Given the time we had spent on the subject matter, and the straightforward nature of the material, I had lofty expectations for students. To my surprise and disappointment, the results revealed that half of the 85 students scored below 60 percent and three-quarters of them scored  below 75. Only eight of the 85 students scored above 85 percent, and only two of those 8 students scored better than 95 percent. In other words, there were 43 Fs, 21 Ds, 13 Cs, 6 Bs, and 2 As.

The next day, prompted by my surprise at the results, I spent the entire period reviewing the same material using the practice worksheets the teacher had provided at the outset, focusing on the problems with which the students had the most difficulty. I did not return the quiz to the students and chose not to review the actual problems from it. We did the problems on the whiteboard, as a class, and I worked one-on-one with the students who needed that level of attention.

The following day, I had all three classes retake the quiz. In advance of the retake, they were told, in broad strokes, how poorly the class had done, although no one had access to their own results. I assured the students this was a risk-free venture and promised to use the highest of their two scores. My hope was that this would motivate students to do their best on what I described as a do-over opportunity while alleviating performance pressure.

The new scores showed dramatic improvement by all but a handful of students. Better than ninety percent of students earned higher scores on the second quiz with several improving by two or more letter grades. Roughly 80 percent of the students from the three classes scored 75 or higher and a full third scored 85 or higher, 10 of whom scored above 95 percent (See Chart A-1). Given the unlikelihood that the students remembered specific questions or problems, it seemed reasonable to conclude that their new scores represented a significantly higher level of subject mastery as a result of the extra time, instruction, and practice they were given.

Chart A-1

While this may not have been the most scientific of studies, the level of improvement certainly was not a result of pure chance. The operative question was: “Is it worth the extra time and a second chance to get such dramatic improvement in subject-matter mastery?” How much more effort would have been necessary to achieve an 80+ percent success rate?

If the purpose of teaching is to help all students learn every lesson well enough to not only be able to use what they have learned as prerequisite knowledge for subsequent lessons—but also be able to retain the knowledge and use it throughout their lives—my job as teacher would have been incomplete after the first exam. At that point, seventy-seven out of my 85 students would have been poorly prepared for the next lesson and the quiz results over the material in future lessons would have likely been every bit as abysmal as the lesson in this anecdote.  

It seemed clear to me it was not in the best interests of these seventy-seven students to be pushed along to the next lesson, poorly prepared. I worried, however, that my decision to delay moving the class on to the next lesson may not have been in the best interests of the eight students who scored better than 85 percent on the first quiz. I chose to believe the extra practice would not hurt them. As the results illustrate, all the students who had recorded Bs on the first quiz improved to an A on the second. More importantly, an additional 20 students reached the 85 percent threshold.

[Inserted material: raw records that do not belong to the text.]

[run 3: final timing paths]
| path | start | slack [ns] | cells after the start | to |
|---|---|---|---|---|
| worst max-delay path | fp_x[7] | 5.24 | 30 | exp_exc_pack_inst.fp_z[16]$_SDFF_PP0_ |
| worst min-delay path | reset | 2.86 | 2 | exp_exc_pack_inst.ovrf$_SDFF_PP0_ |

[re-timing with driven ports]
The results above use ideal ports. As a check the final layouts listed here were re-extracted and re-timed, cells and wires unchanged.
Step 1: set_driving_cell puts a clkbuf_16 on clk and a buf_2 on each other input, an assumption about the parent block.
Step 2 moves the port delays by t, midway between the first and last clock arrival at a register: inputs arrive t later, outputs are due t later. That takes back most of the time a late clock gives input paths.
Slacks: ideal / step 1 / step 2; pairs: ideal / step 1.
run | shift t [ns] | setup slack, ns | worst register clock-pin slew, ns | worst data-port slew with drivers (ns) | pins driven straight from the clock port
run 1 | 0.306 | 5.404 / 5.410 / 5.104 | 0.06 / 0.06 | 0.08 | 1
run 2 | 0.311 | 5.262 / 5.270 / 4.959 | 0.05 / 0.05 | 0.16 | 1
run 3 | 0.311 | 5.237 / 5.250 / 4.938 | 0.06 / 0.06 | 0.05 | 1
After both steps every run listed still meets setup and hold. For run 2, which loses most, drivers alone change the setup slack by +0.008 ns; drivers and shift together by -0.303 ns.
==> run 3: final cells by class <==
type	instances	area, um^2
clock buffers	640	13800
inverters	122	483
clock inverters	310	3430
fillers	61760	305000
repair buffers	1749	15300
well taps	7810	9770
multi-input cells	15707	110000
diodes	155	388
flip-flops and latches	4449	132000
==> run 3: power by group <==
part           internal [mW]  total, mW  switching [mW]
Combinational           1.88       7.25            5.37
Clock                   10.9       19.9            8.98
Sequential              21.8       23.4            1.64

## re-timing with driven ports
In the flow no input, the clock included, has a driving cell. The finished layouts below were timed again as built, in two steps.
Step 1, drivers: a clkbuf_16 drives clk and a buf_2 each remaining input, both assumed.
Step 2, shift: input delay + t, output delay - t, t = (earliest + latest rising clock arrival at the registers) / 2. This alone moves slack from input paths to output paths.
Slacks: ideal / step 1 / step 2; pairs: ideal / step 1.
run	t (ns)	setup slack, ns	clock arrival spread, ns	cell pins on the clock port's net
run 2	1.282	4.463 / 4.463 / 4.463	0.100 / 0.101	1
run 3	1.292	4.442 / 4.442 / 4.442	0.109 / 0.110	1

After the second quiz I was still faced with a dilemma. There were still 57 students who had been unable to earn an 85 percent grade and only 28 who could. Thus, those 57 kids were still poorly prepared for subsequent lessons and were likely to be unsuccessful. Of even greater consequence is the reality that those students, and others like them throughout the U.S., experience being unprepared for almost all next lessons, semester after semester, year after year. How is this in the best interests of our children, their teachers, and our society?

Much as I had done so many times as a leader of other operations throughout my career, and as a consultant, I began thinking about how we could devise a way to give more time to the students who needed it without an adverse impact on the students who did not.

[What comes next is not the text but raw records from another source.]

This is an optimization exercise on Yosys and OpenROAD, whose aim is small area, a short achievable clock period and few clock cycles per item, not a production implementation.
Where RTL was checked, it was by simulation tests only, not by an equivalence proof against the original.

==> flow/design.v (excerpt) <==
module syn_rst_scan_counter #(
    parameter int TABLE_DEPTH = 64,
    parameter int COUNT_WIDTH = 16
) (
    input  logic                              i_clk,
    input  logic                              i_rst_n,
    input  logic                              req_valid,
    output logic                              req_ready,
    input  logic                              req_action,
    input  logic [srsc_pkg::PROTO_W-1:0]      req_ip_protocol,
    input  logic [srsc_pkg::ADDR_W-1:0]       req_source_address,
    input  logic [srsc_pkg::ADDR_W-1:0]       req_dest_address,
    input  logic                              req_flag_syn,
    input  logic                              req_flag_ack,
    input  logic                              req_flag_rst,
    output logic                              rsp_valid,
    input  logic                              rsp_ready,
    output logic [srsc_pkg::ADDR_W-1:0]       rsp_reported_address,
    output logic [srsc_pkg::RPT_CNT_W-1:0]    rsp_reported_count,
    output logic                              rsp_entry_valid,
    output logic                              rsp_table_overflowed,
    output logic                              rsp_last_of_report,
    input  logic                              psel,
    input  logic                              penable,
    input  logic                              pwrite,
    input  logic [srsc_pkg::APB_ADDR_W-1:0]   paddr,
    input  logic [srsc_pkg::APB_DATA_W-1:0]   pwdata,
    output logic [srsc_pkg::APB_DATA_W-1:0]   prdata,
    output logic                              pready
);
==> flow/config.mk <==
export PLATFORM = sky130hd
export DESIGN_NAME = syn_rst_scan_counter
export DESIGN_NICKNAME = syn_rst_scan_counter
export VERILOG_FILES = /design/flow/design.v
export SDC_FILE = /design/flow/constraint.sdc
export NUM_CORES = 4
export LEC_CHECK = 0
export CAP_MARGIN = 20
export CORE_MARGIN = 2
export CORE_UTILIZATION = 35
export PLACE_DENSITY = 0.5
export SETUP_SLACK_MARGIN = 4.0
export SLEW_MARGIN = 20
==> flow/constraint.sdc <==
create_clock -name core_clock -period 8.0 [get_ports {i_clk}]
set_input_delay 1.6000 -clock core_clock [delete_from_list [all_inputs] [get_ports {i_clk}]]
set_output_delay 1.6000 -clock core_clock [all_outputs]
set_load 0.01 [all_outputs]
run.sh (not shown) runs the stock make flow with config.mk's settings and CLKGATE_MAP_FILE= SYNTH_SCRIPT=/design/flow/synth_recipe.tcl, a recipe that flattens the netlist after the stock synthesis.
The baseline died in global routing (5_1_grt).
Then changed:
CORE_UTILIZATION = 30   (was 35)
PLACE_DENSITY = 0.45   (was 0.5)
SETUP_SLACK_MARGIN = 4.3   (was 4.0)
=> The new run aborted during global routing (5_1_grt) on GRT-0116. Synthesized cell count does not change. Area after synthesis is unchanged.
No run of this note included a check of the RTL's function; only the layout flow was run.

* * *

== v6 ==
syn_rst_scan_counter, a different RTL version from the one above (not shown whole).
Size in the first run: about 18000 cells after synthesis, about 3700 flip-flops.
clock: 8.0 ns
lec_check: 0
cap_margin: 20
core_margin: 2
core_utilization: 40
cts_buf_list: sky130_fd_sc_hd__clkbuf_4 sky130_fd_sc_hd__clkbuf_8
place_density: 0.6
setup_slack_margin: 4.4
slew_margin: 20
standard.sh (not shown) runs the stock make flow with config.mk's settings and CLKGATE_MAP_FILE= SYNTH_SCRIPT=/design/flow/synth_recipe.tcl, a recipe that flattens the netlist after the stock synthesis.
==> flow/flow/run.sh <==
#!/bin/bash
# The standard layout (the standard.sh: standard synthesis, floorplan, place,
# CTS, route), except that the I/O port buffers that global placement inserts
# are plain sky130_fd_sc_hd__buf_4 cells instead of the delay cells buffer_ports
# picks on its own. Every port still gets its own buffer.
# make's full output goes to standard.log; each ORFS step keeps its own log
# under orfs/logs/.
set -euo pipefail
export BUFFER_PORTS_ARGS="-buffer_cell sky130_fd_sc_hd__buf_4"
bash standard.sh > standard.log 2>&1
v6 went all the way through the flow, and no timing, DRC or antenna check failed.
Testbench counts of v6, summed over its fixed seeds: cycles 4,249, items 3,200.
Changes in v7 relative to v6:
Settings: a deleted CTS_BUF_LIST that had been sky130_fd_sc_hd__clkbuf_4 sky130_fd_sc_hd__clkbuf_8; a change of SETUP_SLACK_MARGIN from 4.4 to 4.2; a change of CORE_UTILIZATION from 40 to 44.
Findings:
Number of buffers outside the clock class in the layout: v7 vs v6 down 71
The area taken by flip-flops and latches was comparable across v6 and v7.
Relative to v6, v7 degrades worst slack at placement.
v6 -> v7: count of buffers added by post-CTS timing repair for setup decreased by more than a quarter
Worst setup slack on v7 is ahead of v6.
Per the comparison of v7 with v6, number of global-route vias before repair went down 3191, area growth from synthesis to layout went down 1.3 points, global-route met3 utilization held.

separate check: timing with driven ports:
Ports are ideal in the flow. The routed layouts listed here were re-timed in OpenROAD. Step 1 sets driving cells, clkbuf_16 on the clock port and buf_2 on the other inputs (assumed; they add their load-dependent delay and slew). Step 2 also shifts input and output timing later by t, the mid clock arrival at the registers, as if the neighbouring blocks saw the same clock. Slacks: no drivers / after step 1 / after step 2; pairs: no drivers / after step 1.
run | t, ns | setup slack, ns | hold WS [ns] | latest minus earliest clock arrival (ns) | worst slew at a driven data input, ns
v6 | 1.423 | 3.623 / 3.623 / 3.051 | 0.433 / 0.391 / 0.433 | 0.109 / 0.109 | 0.09
v7 | 1.137 | 3.835 / 3.835 / 3.020 | 0.419 / 0.419 / 0.419 | 0.129 / 0.129 | 0.13
After both steps setup and hold are still met in every run listed. The setup slack of v7, which loses most, moves by 0.000 ns with the drivers and by -0.815 ns with both steps.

I have no doubt that all but a few of the 57 students who had still fallen short of expectations after the first do-over quiz would have demonstrated significant improvement had they been given just a little more help, time, practice and a second do-over opportunity.

My conclusion, after this experiment, is that the problems in education are structural and process-related and that teachers are victims of a dysfunctional process every bit as much as their students. The fact that keeping to a schedule appears to be a higher priority than helping more students learn is not because teachers do not care, rather it is the way things are done.

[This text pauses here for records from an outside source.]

Source: an optimization exercise on an open RTL-to-GDS flow (aim: small area). Production flows keep margins and buffers that such runs may drop. Only simulation tests tie the RTL to the original design; equivalence was not proved.

## north
## column_pool_writer
module column_pool_writer #(
    parameter int IMG_ROW = 54,
    parameter int SHIFT   = 4,
    parameter int ADDR_W  = 12
) (
    input  logic                    clk,
    input  logic                    reset,
    input  logic                    frame_start,
    input  logic [ADDR_W-1:0]       base_addr,
    input  logic                    pool_en,
    input  logic [IMG_ROW-1:0]      in_done,
    input  logic [IMG_ROW*16-1:0]   in_value,
    output logic                    wr_en,
    output logic [ADDR_W-1:0]       wr_addr,
    output logic [IMG_ROW*8-1:0]    wr_data,
    output logic                    busy,
    output logic                    overrun
);
Size in the first run: roughly 4800 cells after synthesis, about 950 flip-flops, about 1400 I/O pins.
clock: 6.0 ns
lec_check: 0
cap_margin: 20
core_area: 5 5 485 485
die_area: 0 0 490 490
slew_margin: 20
standard.sh (not shown) runs the stock make flow with config.mk's settings and CLKGATE_MAP_FILE= SYNTH_SCRIPT=/design/flow/synth_recipe.tcl, a recipe that flattens the netlist after the stock synthesis.
==> flow/flow/run.sh <==
#!/bin/bash
# Own layout flow: the standard flow (standard.sh) with two changes:
#  - synthesis maps logic with an area-oriented ABC script (flow/area.abc);
#  - the port buffers that global placement inserts are buf_1 cells;
#  - clock tree synthesis uses smaller buffers and no dummy loads.
# Each tool's output is logged under orfs/logs/ (ORFS), plus make's output in
# flow_make.log here.
set -euo pipefail
W=$(pwd)
F=$W/flow
cat "$F/abc_hook.tcl" "$W/synth_recipe.tcl" > "$W/own_synth.tcl"
sed "s#SYNTH_SCRIPT=[^ ]*#SYNTH_SCRIPT=$W/own_synth.tcl#" "$W/standard.sh" > "$W/own_standard.sh"
grep -q "SYNTH_SCRIPT=$W/own_synth.tcl" "$W/own_standard.sh"
export MY_ABC_SCRIPT=$F/area.abc
export CTS_ARGS="-sink_clustering_enable -repair_clock_nets -dont_use_dummy_load -buf_list sky130_fd_sc_hd__clkbuf_8 -sink_clustering_size 20 -sink_clustering_max_diameter 60"
export BUFFER_PORTS_ARGS="-buffer_cell sky130_fd_sc_hd__buf_1"
bash "$W/own_standard.sh" > "$W/flow_make.log" 2>&1
==> flow/flow/abc_hook.tcl <==
proc abc {args} {
  set i [lsearch -exact $args -script]
  if {$i >= 0} { lset args [expr {$i + 1}] $::env(MY_ABC_SCRIPT) }
  yosys abc {*}$args
}
==> flow/flow/area.abc <==
&get -n
&st
&dch -f
&nf -R 1000 -p
&put
north finished every step from synthesis to the final layout, and the layout passed the timing, design-rule and antenna checks.
#### Input delta (south over north)
--- a/flow/flow/run.sh
+++ b/flow/flow/run.sh
@@ -3,4 +3,3 @@
 #  - synthesis maps logic with an area-oriented ABC script (flow/area.abc);
-#  - the port buffers that global placement inserts are buf_1 cells;
-#  - clock tree synthesis uses smaller buffers and no dummy loads.
+#  - the port buffers that global placement inserts are buf_1 cells.
 # Each tool's output is logged under orfs/logs/ (ORFS), plus make's output in
@@ -14,3 +13,2 @@
 export MY_ABC_SCRIPT=$F/area.abc
-export CTS_ARGS="-sink_clustering_enable -repair_clock_nets -dont_use_dummy_load -buf_list sky130_fd_sc_hd__clkbuf_8 -sink_clustering_size 20 -sink_clustering_max_diameter 60"
 export BUFFER_PORTS_ARGS="-buffer_cell sky130_fd_sc_hd__buf_1"
==> flow/flow/area.abc <==
strash
dch
amap
topo
dnsize -c
Findings:
No stage failed in south, and the final checks on the layout all came back clean. Both conditions hold for north: the flow ran to the end and the final layout passed the timing, design-rule and antenna checks. Cell with the largest stage delay on the worst path: sky130_fd_sc_hd__or4_1 -> south, sky130_fd_sc_hd__a21oi_1 -> north. north → south: wire length went up about 0.8%, multi-input gate share of total cell area saw a decrease, utilization now sits higher.
--- input diff south..east ---
==> flow/run.sh (new file) <==
#!/bin/bash
# synth_recipe.tcl (not shown) runs the flow's synth.tcl, then flattens the netlist and writes it again
# the make line also repeats each setting of config.mk as NAME=value (left out here)
make -C /OpenROAD-flow-scripts/flow DESIGN_CONFIG=/design/flow/config.mk WORK_HOME=/design/flow/orfs CLKGATE_MAP_FILE= SYNTH_SCRIPT=/design/flow/synth_recipe.tcl finish
removed: flow/flow/run.sh
removed: flow/flow/abc_hook.tcl
removed: flow/flow/area.abc
removed: flow/standard.sh
==> comparison <==
- Relative to south, share of the clock period used by the worst path has gone down in east.
- Maximum vdd drop: east higher than south
- Cmp south and east / number of combinational gates with multiple inputs / lower: east

-- re-timing with driven ports --
The flow's constraints put no driver on any port. The routed layouts listed below were extracted and timed again, unchanged, in two steps.
Step 1: set_driving_cell puts a clkbuf_16 on clk and a buf_2 on each other input, an assumption about the parent block.
Step 2 times the ports against the registers' clock, not the clock port: input delays grow and output delays shrink by t, the midpoint of the rising clock arrivals with the driver on.
a / b / c = no drivers / after step 1 / after step 2; a / b = the first two.
run | t, ns | setup WS [ns] | clock arrival spread, ns | slew at the worst register clock pin (ns) | pins driven straight from the clock port
north | 0.905 | 1.155 / 1.147 / 0.241 | 0.135 / 0.135 | 0.11 / 0.11 | 1
south | 0.808 | 1.396 / 1.419 / 0.631 | 0.050 / 0.050 | 0.07 / 0.07 | 1
east | 0.827 | 1.607 / 1.526 / 1.088 | 0.035 / 0.035 | 0.07 / 0.07 | 1
After both steps setup and hold are still met in every run listed. The setup slack of north, which loses most, moves by -0.008 ns with the drivers and by -0.914 ns with both steps.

When we get into the actual implementation plan for my model, in Chapter 6, we will devote time to the way teachers are assigned to students and to classrooms and how this dysfunctional aspect of the education process can be addressed, along with each of the other issues noted in Chapter 1. All it requires is a little creativity and freedom to differentiate.

It is my assertion, also, that the job satisfaction and fulfillment of teachers is enhanced when they are successful in helping their students succeed and that the model I will be presenting will serve the interests of students and teachers, alike.

Superintendents and principals are encouraged to consider conducting this same experiment in selected classrooms in each subject area. The only cost to the school is a little lost time, comparable to the time lost when a substitute teacher is needed.

Giving students more time to practice and learn is just one of several strategies that can be utilized to ensure that all kids learn. I refer to these strategies as the essential variables of an education process. All they require is a willingness to step outside the boundaries of conventional wisdom. The Hawkins Model© is a template that places these essential variables at the top of our priority list.

This brings us back to maintaining a focus on the mission and purpose of education. Is an education meant to be a competition to see who can learn the most, the fastest, or is its purpose to prepare all students for citizenship.

Why would we want a society in which only thirty percent of students, or less, are well prepared for the responsibilities they will face as members of a participatory democracy? The way the existing education process is structured suggests to me that many educators, at all levels, view the outcomes we get today as the best our students can do. I hope this little experiment demonstrates that we are doing nowhere near the best we can do for both students and teachers.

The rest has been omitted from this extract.